Limitations & Future Work

  • Cascaded dependencies—the quality of upstream tools (depth estimation, optical flow, segmentation) directly affects final results; failure at any stage (e.g., optical flow failure on reflective surfaces) propagates to subsequent steps.
  • Depth ambiguity in monocular video affects motion axis accuracy—the lack of absolute scale in monocular depth may cause axis position offsets.
  • The optimization process requires non-trivial computation time—each video clip requires thousands of iterative optimization steps, making the method unsuitable for real-time applications.

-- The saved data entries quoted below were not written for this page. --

`src/rtl/lump_pkg.sv`:
```
package lump_pkg;
  localparam int CapW    = 32;
  localparam int AddrW   = 32;
  localparam int SizeW   = 16;
  localparam int CountW  = 8;
  localparam int RegIdxW = 4;
  localparam int CodeW   = 3;
  localparam int TypeW   = 4;
  localparam int HdrKeepW = SizeW + CountW;

  typedef enum logic [3:0] {
    StIdle, StCheckCap, StGateGo, StGateWait, StFetch,
    StHeader, StCheckHdr, StWrCode, StWrClist, StDone, StFault
  } state_t;

  typedef struct packed {
    logic             capLoad;
    logic             baseLoad;
    logic             hdrLoad;
    logic             faultLoad;
    logic             faultFromGate;
    logic [CodeW-1:0] faultCode;
    logic             selClist;
  } strobe_t;

  localparam logic [CodeW-1:0] FcNone   = 3'd0;
  localparam logic [CodeW-1:0] FcType   = 3'd1;
  localparam logic [CodeW-1:0] FcPerm   = 3'd2;
  localparam logic [CodeW-1:0] FcHeader = 3'd3;

  localparam logic [1:0] KindExec  = 2'b01;
  localparam logic [1:0] KindClist = 2'b10;
endpackage

```
`src/rtl/lump_ctrl.sv`:
```
module lump_ctrl
  import lump_pkg::*;
#(
  parameter int CODE_REG  = 14,
  parameter int CLIST_REG = 6
) (
  input  logic               clk,
  input  logic               rstN,
  input  logic               startPulse,
  input  logic               gateDone,
  input  logic               gateFault,
  input  logic               gateBusy,
  input  logic               typeOk,
  input  logic               permOk,
  input  logic               hdrBad,
  output strobe_t            strb,
  output logic               gateStart,
  output logic               memRdEn,
  output logic               regWrEn,
  output logic [RegIdxW-1:0] regWrIdx,
  output logic [1:0]         regWrKind,
  output logic               loadDone,
  output logic               loadFault
);
  localparam logic [RegIdxW-1:0] CodeIdx  = RegIdxW'(CODE_REG);
  localparam logic [RegIdxW-1:0] ClistIdx = RegIdxW'(CLIST_REG);

  state_t state, stateNext;

  always_ff @(posedge clk) begin
    if (!rstN) state <= StIdle;
    else       state <= stateNext;
  end

  always_comb begin
    stateNext = state;
    strb      = '0;
    case (state)
      StIdle: if (startPulse) begin
        strb.capLoad = 1'b1;
        stateNext    = StCheckCap;
      end
      StCheckCap: begin
        if (!typeOk) begin
          strb.faultLoad = 1'b1;
          strb.faultCode = FcType;
          stateNext      = StFault;
        end else if (!permOk) begin
          strb.faultLoad = 1'b1;
          strb.faultCode = FcPerm;
          stateNext      = StFault;
        end else begin
          stateNext = StGateGo;
        end
      end
      StGateGo: stateNext = StGateWait;
      StGateWait: begin
        if (gateDone) begin
          strb.baseLoad = 1'b1;
          stateNext     = StFetch;
        end else if (gateFault) begin
          strb.faultLoad     = 1'b1;
          strb.faultFromGate = 1'b1;
          stateNext          = StFault;
        end
      end
      StFetch: if (!gateBusy) stateNext = StHeader;
      StHeader: begin
        strb.hdrLoad = 1'b1;
        stateNext    = StCheckHdr;
      end
      StCheckHdr: begin
        if (hdrBad) begin
          strb.faultLoad = 1'b1;
          strb.faultCode = FcHeader;
          stateNext      = StFault;
        end else begin
          stateNext = StWrCode;
        end
      end
      StWrCode: stateNext = StWrClist;
      StWrClist: begin
        strb.selClist = 1'b1;
        stateNext     = StDone;
      end
      StDone:  stateNext = StIdle;
      StFault: stateNext = StIdle;
      default: stateNext = StIdle;
    endcase
  end

  assign gateStart = (state == StGateGo);
  assign memRdEn   = (state == StFetch) && !gateBusy;
  assign regWrEn   = (state == StWrCode) || (state == StWrClist);
  assign regWrIdx  = (state == StWrClist) ? ClistIdx : CodeIdx;
  assign regWrKind = (state == StWrClist) ? KindClist :
                     (state == StWrCode)  ? KindExec  : 2'b00;
  assign loadDone  = (state == StDone);
  assign loadFault = (state == StFault);
endmodule

```
`src/rtl/lump_datapath.sv`:
```
module lump_datapath
  import lump_pkg::*;
#(
  parameter int INFORM_TYPE   = 5,
  parameter int EXEC_PERM_BIT = 27
) (
  input  logic             clk,
  input  logic             rstN,
  input  strobe_t          strb,
  input  logic [CapW-1:0]  capWord,
  input  logic [AddrW-1:0] entryBase,
  input  logic [1:0]       gateFaultType,
  input  logic [CapW-1:0]  memRdData,
  output logic             typeOk,
  output logic             permOk,
  output logic             hdrBad,
  output logic [CapW-1:0]  gateCap,
  output logic [AddrW-1:0] memAddr,
  output logic [AddrW-1:0] regWrBase,
  output logic [AddrW-1:0] regWrLimit,
  output logic [CodeW-1:0] faultCode
);
  localparam logic [TypeW-1:0] InformCode = TypeW'(INFORM_TYPE);

  logic [CapW-1:0]     capReg;
  logic [AddrW-1:0]    baseReg;
  logic [HdrKeepW-1:0] hdrReg;
  logic [CodeW-1:0]    faultReg;

  always_ff @(posedge clk) begin
    if (!rstN) begin
      capReg   <= '0;
      baseReg  <= '0;
      hdrReg   <= '0;
      faultReg <= FcNone;
    end else begin
      if (strb.capLoad) begin
        capReg   <= capWord;
        faultReg <= FcNone;
      end
      if (strb.baseLoad) baseReg <= entryBase;
      if (strb.hdrLoad)  hdrReg  <= memRdData[HdrKeepW-1:0];
      if (strb.faultLoad)
        faultReg <= strb.faultFromGate ? {1'b1, gateFaultType} : strb.faultCode;
    end
  end

  // upper header byte is not consumed by this block
  logic unusedHdrTop;
  assign unusedHdrTop = ^memRdData[CapW-1:HdrKeepW];

  logic [SizeW-1:0]  lumpSize;
  logic [CountW-1:0] clistCount;
  logic [SizeW-1:0]  codeWords;
  logic [SizeW:0]    countPlusTwo;

  assign lumpSize     = hdrReg[SizeW-1:0];
  assign clistCount   = hdrReg[HdrKeepW-1:SizeW];
  assign codeWords    = lumpSize - SizeW'(clistCount);
  assign countPlusTwo = (SizeW+1)'(clistCount) + (SizeW+1)'(2);

  assign typeOk = (capReg[CapW-1 -: TypeW] == InformCode);
  assign permOk = capReg[EXEC_PERM_BIT];
  assign hdrBad = (clistCount == '0) || (countPlusTwo > {1'b0, lumpSize});

  logic [AddrW-1:0] codeBase, codeLimit, clistBase, clistLimit;
  assign codeBase   = baseReg + AddrW'(4);
  assign codeLimit  = AddrW'(codeWords - SizeW'(2));
  assign clistBase  = baseReg + (AddrW'(codeWords) << 2);
  assign clistLimit = AddrW'(clistCount - CountW'(1));

  assign regWrBase  = strb.selClist ? clistBase  : codeBase;
  assign regWrLimit = strb.selClist ? clistLimit : codeLimit;
  assign gateCap    = capReg;
  assign memAddr    = baseReg;
  assign faultCode  = faultReg;
endmodule

```
`src/rtl/lump_loader.sv`:
```
module lump_loader
  import lump_pkg::*;
#(
  parameter int CODE_REG      = 14,
  parameter int CLIST_REG     = 6,
  parameter int INFORM_TYPE   = 5,
  parameter int EXEC_PERM_BIT = 27
) (
  input  logic               clk,
  input  logic               rstN,
  input  logic               startPulse,
  input  logic [CapW-1:0]    capWord,
  output logic               gateStart,
  output logic [CapW-1:0]    gateCap,
  input  logic               gateDone,
  input  logic               gateFault,
  input  logic [1:0]         gateFaultType,
  input  logic               gateBusy,
  input  logic [AddrW-1:0]   entryBase,
  output logic               memRdEn,
  output logic [AddrW-1:0]   memAddr,
  input  logic [CapW-1:0]    memRdData,
  output logic               regWrEn,
  output logic [RegIdxW-1:0] regWrIdx,
  output logic [1:0]         regWrKind,
  output logic [AddrW-1:0]   regWrBase,
  output logic [AddrW-1:0]   regWrLimit,
  output logic               loadDone,
  output logic               loadFault,
  output logic [CodeW-1:0]   faultCode
);
  strobe_t strb;
  logic    typeOk, permOk, hdrBad;

  lump_ctrl #(.CODE_REG(CODE_REG), .CLIST_REG(CLIST_REG)) u_ctrl (
    .clk(clk), .rstN(rstN), .startPulse(startPulse),
    .gateDone(gateDone), .gateFault(gateFault), .gateBusy(gateBusy),
    .typeOk(typeOk), .permOk(permOk), .hdrBad(hdrBad),
    .strb(strb), .gateStart(gateStart), .memRdEn(memRdEn),
    .regWrEn(regWrEn), .regWrIdx(regWrIdx), .regWrKind(regWrKind),
    .loadDone(loadDone), .loadFault(loadFault)
  );

  lump_datapath #(.INFORM_TYPE(INFORM_TYPE), .EXEC_PERM_BIT(EXEC_PERM_BIT)) u_dp (
    .clk(clk), .rstN(rstN), .strb(strb), .capWord(capWord),
    .entryBase(entryBase), .gateFaultType(gateFaultType), .memRdData(memRdData),
    .typeOk(typeOk), .permOk(permOk), .hdrBad(hdrBad),
    .gateCap(gateCap), .memAddr(memAddr),
    .regWrBase(regWrBase), .regWrLimit(regWrLimit), .faultCode(faultCode)
  );
endmodule

```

  • The paper lacks detailed quantitative comparison with existing methods—most results are qualitative visualizations without numerical comparisons under standardized metrics.

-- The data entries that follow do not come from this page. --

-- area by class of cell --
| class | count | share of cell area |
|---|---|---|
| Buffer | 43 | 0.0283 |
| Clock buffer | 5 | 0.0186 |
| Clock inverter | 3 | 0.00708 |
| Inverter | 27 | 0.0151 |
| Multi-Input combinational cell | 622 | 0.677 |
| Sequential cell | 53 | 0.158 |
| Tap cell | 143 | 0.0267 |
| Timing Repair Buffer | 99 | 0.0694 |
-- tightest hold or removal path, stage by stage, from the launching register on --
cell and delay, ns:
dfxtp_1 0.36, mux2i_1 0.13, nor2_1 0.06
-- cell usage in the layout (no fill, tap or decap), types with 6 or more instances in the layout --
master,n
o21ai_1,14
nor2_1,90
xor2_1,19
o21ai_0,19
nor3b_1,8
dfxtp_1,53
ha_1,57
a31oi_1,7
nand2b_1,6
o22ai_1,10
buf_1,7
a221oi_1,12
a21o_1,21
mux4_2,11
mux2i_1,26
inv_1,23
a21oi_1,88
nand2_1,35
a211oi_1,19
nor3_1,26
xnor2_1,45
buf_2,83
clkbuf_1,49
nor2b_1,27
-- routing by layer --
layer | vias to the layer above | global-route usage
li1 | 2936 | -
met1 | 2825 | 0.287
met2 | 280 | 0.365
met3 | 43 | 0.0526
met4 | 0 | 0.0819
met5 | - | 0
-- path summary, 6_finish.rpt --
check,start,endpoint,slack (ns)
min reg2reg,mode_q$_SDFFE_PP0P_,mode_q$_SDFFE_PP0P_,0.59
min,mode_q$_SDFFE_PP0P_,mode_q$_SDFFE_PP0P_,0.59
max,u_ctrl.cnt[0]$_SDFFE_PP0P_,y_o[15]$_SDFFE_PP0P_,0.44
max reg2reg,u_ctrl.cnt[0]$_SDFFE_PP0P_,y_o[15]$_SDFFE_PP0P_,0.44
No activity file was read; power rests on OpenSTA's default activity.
**config.mk**
```make
export PLATFORM = sky130hd
export DESIGN_NAME = irq_prio_ctl
export DESIGN_NICKNAME = d
export VERILOG_FILES = /design/src/rtl/irq_prio_pkg.sv /design/src/rtl/irq_prio_dp.sv /design/src/rtl/irq_prio_ctrl.sv /design/src/rtl/irq_prio_ctl.sv
export SDC_FILE = /design/constraint.sdc
export NUM_CORES = 1
export LEC_CHECK = 0
export BUFFER_PORTS_ARGS = -buffer_cell sky130_fd_sc_hd__clkbuf_2
export CORE_AREA = 2 2 39 41
export CTS_CLUSTER_DIAMETER = 80
export DETAILED_ROUTE_END_ITERATION = 10
export DIE_AREA = 0 0 41 43
export PLACE_DENSITY = 0.5
export SLEW_MARGIN = 40
export SYNTH_ARGS = -nofsm -noshare
export SYNTH_HDL_FRONTEND = slang
export SYNTH_SLANG_ARGS = --single-unit
```
**constraint.sdc**
```tcl
create_clock -name clk -period 2 [get_ports clk]
set_clock_uncertainty 0.05 [all_clocks]
set_input_delay 0.5 -clock clk [delete_from_list [all_inputs] [get_ports clk]]
set_output_delay 0.5 -clock clk [all_outputs]
set_load 0.01 [all_outputs]
```
$ cat config.mk
export PLATFORM = sky130hd
export DESIGN_NAME = wide_mag_compare
export DESIGN_NICKNAME = d
export VERILOG_FILES = /design/src/rtl/wcmp_pkg.sv /design/src/rtl/wcmp_slice_cmp.sv /design/src/rtl/wcmp_flag_stage.sv /design/src/rtl/wcmp_merge_stage.sv /design/src/rtl/wide_mag_compare.sv
export SDC_FILE = /design/constraint.sdc
export NUM_CORES = 1
export LEC_CHECK = 0
export ABC_AREA = 1
export BUFFER_PORTS_ARGS = -buffer_cell sky130_fd_sc_hd__clkbuf_2
export CAP_MARGIN = 20
export CORE_MARGIN = 8
export CORE_UTILIZATION = 40
export CTS_CLUSTER_DIAMETER = 150
export DETAILED_ROUTE_END_ITERATION = 16
export PLACE_DENSITY_LB_ADDON = 0.25
export SYNTH_ARGS = -nofsm -noshare
export SYNTH_HDL_FRONTEND = slang
export SYNTH_SLANG_ARGS = --single-unit
$ cat constraint.sdc
create_clock -name clk -period 2.09 [get_ports clk]
set_input_delay 0.418 -clock clk [delete_from_list [all_inputs] [get_ports clk]]
set_output_delay 0.418 -clock clk [all_outputs]
set_load 0.01 [all_outputs]
$ cat src/rtl/wcmp_pkg.sv
// Package: shared types for the wide magnitude comparator.
// Assumes nothing beyond a plain two-flag result per operand slice.
package wcmp_pkg;

    // Per-slice compare outcome carried from stage one to stage two.
    typedef struct packed {
        logic gt;   // slice of a above slice of b
        logic eq;   // slices identical
    } slice_flags_t;

    // Three-way outcome as it leaves the merge stage.
    typedef struct packed {
        logic gt;
        logic eq;
        logic lt;
    } cmp_result_t;

endpackage

$ cat src/rtl/wcmp_slice_cmp.sv
// Module: wcmp_slice_cmp
// Purely combinational compare of one operand slice pair.
// Assumes both slices are unsigned and SEG_W bits wide. It has no state.
module wcmp_slice_cmp
    import wcmp_pkg::*;
#(
    parameter int SEG_W = 32
) (
    input  logic [SEG_W-1:0] seg_a,
    input  logic [SEG_W-1:0] seg_b,
    output slice_flags_t     flags
);

    // Derive both flags for this slice with a short local compare.
    always_comb begin
        flags.gt = (seg_a > seg_b);
        flags.eq = (seg_a == seg_b);
    end

endmodule

$ cat src/rtl/wcmp_flag_stage.sv
// Module: wcmp_flag_stage
// Pipeline stage one. It cuts both operands into NSEG slices, compares every
// slice pair in parallel and registers the gt/eq flags with a valid bit.
// Assumes SEG_W divides WIDTH. Slice 0 holds the least significant bits.
module wcmp_flag_stage
    import wcmp_pkg::*;
#(
    parameter int WIDTH = 128,
    parameter int SEG_W = 32,
    localparam int NSEG = WIDTH / SEG_W
) (
    input  logic                 clk,
    input  logic                 rst_n,
    input  logic                 in_valid,
    input  logic [WIDTH-1:0]     a,
    input  logic [WIDTH-1:0]     b,
    output logic                 s1_valid,
    output slice_flags_t [NSEG-1:0] s1_flags
);

    slice_flags_t [NSEG-1:0] flags_now;

    // One comparator per slice. The loop bound comes from the parameters.
    for (genvar s = 0; s < NSEG; s++) begin : g_slice
        wcmp_slice_cmp #(
            .SEG_W(SEG_W)
        ) u_slice (
            .seg_a(a[s*SEG_W +: SEG_W]),
            .seg_b(b[s*SEG_W +: SEG_W]),
            .flags(flags_now[s])
        );
    end

    // Register the slice flags and the valid bit. Reset empties the stage.
    always_ff @(posedge clk) begin
        if (!rst_n) begin
            s1_valid <= 1'b0;
            s1_flags <= '0;
        end else begin
            s1_valid <= in_valid;
            s1_flags <= flags_now;
        end
    end

endmodule

$ cat src/rtl/wcmp_merge_stage.sv
// Module: wcmp_merge_stage
// Pipeline stage two. It folds the registered slice flags into one three-way
// result. The fold is a select chain: a slice's own gt wins unless the slice
// is equal, in which case the next lower slice's verdict passes through.
// Assumes slice NSEG-1 is the most significant. Flags are zero when idle.
module wcmp_merge_stage
    import wcmp_pkg::*;
#(
    parameter int NSEG = 4
) (
    input  logic                    clk,
    input  logic                    rst_n,
    input  logic                    s1_valid,
    input  slice_flags_t [NSEG-1:0] s1_flags,
    output logic                    out_valid,
    output cmp_result_t             result
);

    logic [NSEG-1:0] gt_upto;   // verdict over slices [i:0]
    logic [NSEG-1:0] eq_upto;   // all slices [i:0] equal
    cmp_result_t     merged;

    // Bottom link of the chain: slice 0 decides on its own.
    assign gt_upto[0] = s1_flags[0].gt;
    assign eq_upto[0] = s1_flags[0].eq;

    // Upper links: an equal slice defers to the chain below it.
    for (genvar i = 1; i < NSEG; i++) begin : g_link
        assign gt_upto[i] = s1_flags[i].eq ? gt_upto[i-1] : s1_flags[i].gt;
        assign eq_upto[i] = s1_flags[i].eq & eq_upto[i-1];
    end

    // Form the three-way verdict. Less is whatever is neither of the others.
    always_comb begin
        merged.gt = gt_upto[NSEG-1];
        merged.eq = eq_upto[NSEG-1];
        merged.lt = ~gt_upto[NSEG-1] & ~eq_upto[NSEG-1];
    end

    // Register the verdict and gate it with valid so idle cycles read zero.
    always_ff @(posedge clk) begin
        if (!rst_n) begin
            out_valid <= 1'b0;
            result    <= '0;
        end else begin
            out_valid <= s1_valid;
            result    <= s1_valid ? merged : '0;
        end
    end

endmodule

$ cat src/rtl/wide_mag_compare.sv
// Module: wide_mag_compare
// Top of the two-stage unsigned magnitude comparator. It accepts one operand
// pair per clock and returns gt/eq/lt two clocks later.
// Assumes SEG_W divides WIDTH. Operands held for one cycle are enough.
module wide_mag_compare
    import wcmp_pkg::*;
#(
    parameter int WIDTH = 128,
    parameter int SEG_W = 32
) (
    input  logic             clk,
    input  logic             rst_n,
    input  logic             in_valid,
    input  logic [WIDTH-1:0] a,
    input  logic [WIDTH-1:0] b,
    output logic             out_valid,
    output logic             out_gt,
    output logic             out_eq,
    output logic             out_lt
);

    localparam int NSEG = WIDTH / SEG_W;

    logic                    s1_valid;
    slice_flags_t [NSEG-1:0] s1_flags;
    cmp_result_t             result;

    // Stage one: per-slice flags.
    wcmp_flag_stage #(
        .WIDTH(WIDTH),
        .SEG_W(SEG_W)
    ) u_flags (
        .clk     (clk),
        .rst_n   (rst_n),
        .in_valid(in_valid),
        .a       (a),
        .b       (b),
        .s1_valid(s1_valid),
        .s1_flags(s1_flags)
    );

    // Stage two: priority merge of the slice flags.
    wcmp_merge_stage #(
        .NSEG(NSEG)
    ) u_merge (
        .clk      (clk),
        .rst_n    (rst_n),
        .s1_valid (s1_valid),
        .s1_flags (s1_flags),
        .out_valid(out_valid),
        .result   (result)
    );

    assign out_gt = result.gt;
    assign out_eq = result.eq;
    assign out_lt = result.lt;

endmodule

  • Only rigid articulated motion is handled—non-rigid deformation (e.g., elastic objects) is not supported.
  • Shape2Motion / OPDMulti: Data-driven methods requiring annotated data with limited generalization → MonoMobility avoids these limitations through zero-shot self-supervision.
  • PARIS / Ditto: Require dense multi-view images or two-frame point clouds → MonoMobility requires only monocular video, substantially lowering input requirements.
  • 4D-GS / Shape of Motion: Per-Gaussian independent motion → MonoMobility's part-level rigidity constraints are better suited to articulated objects.
  • A-SDF: Neural implicit articulated reconstruction requiring 3D supervision → MonoMobility is fully self-supervised.

Rating

  • Novelty: ⭐⭐⭐⭐ Zero-shot monocular articulated analysis defines a new task; part-level rigidity constraints combined with 2DGS is a novel formulation.
  • Experimental Thoroughness: ⭐⭐⭐ The dataset is self-constructed, but standardized quantitative comparisons with existing methods are lacking.
  • Writing Quality: ⭐⭐⭐⭐ Problem definition is clear; the method pipeline is well-organized and logically structured.
  • Value: ⭐⭐⭐⭐ Has direct application value for robotic manipulation and embodied intelligence.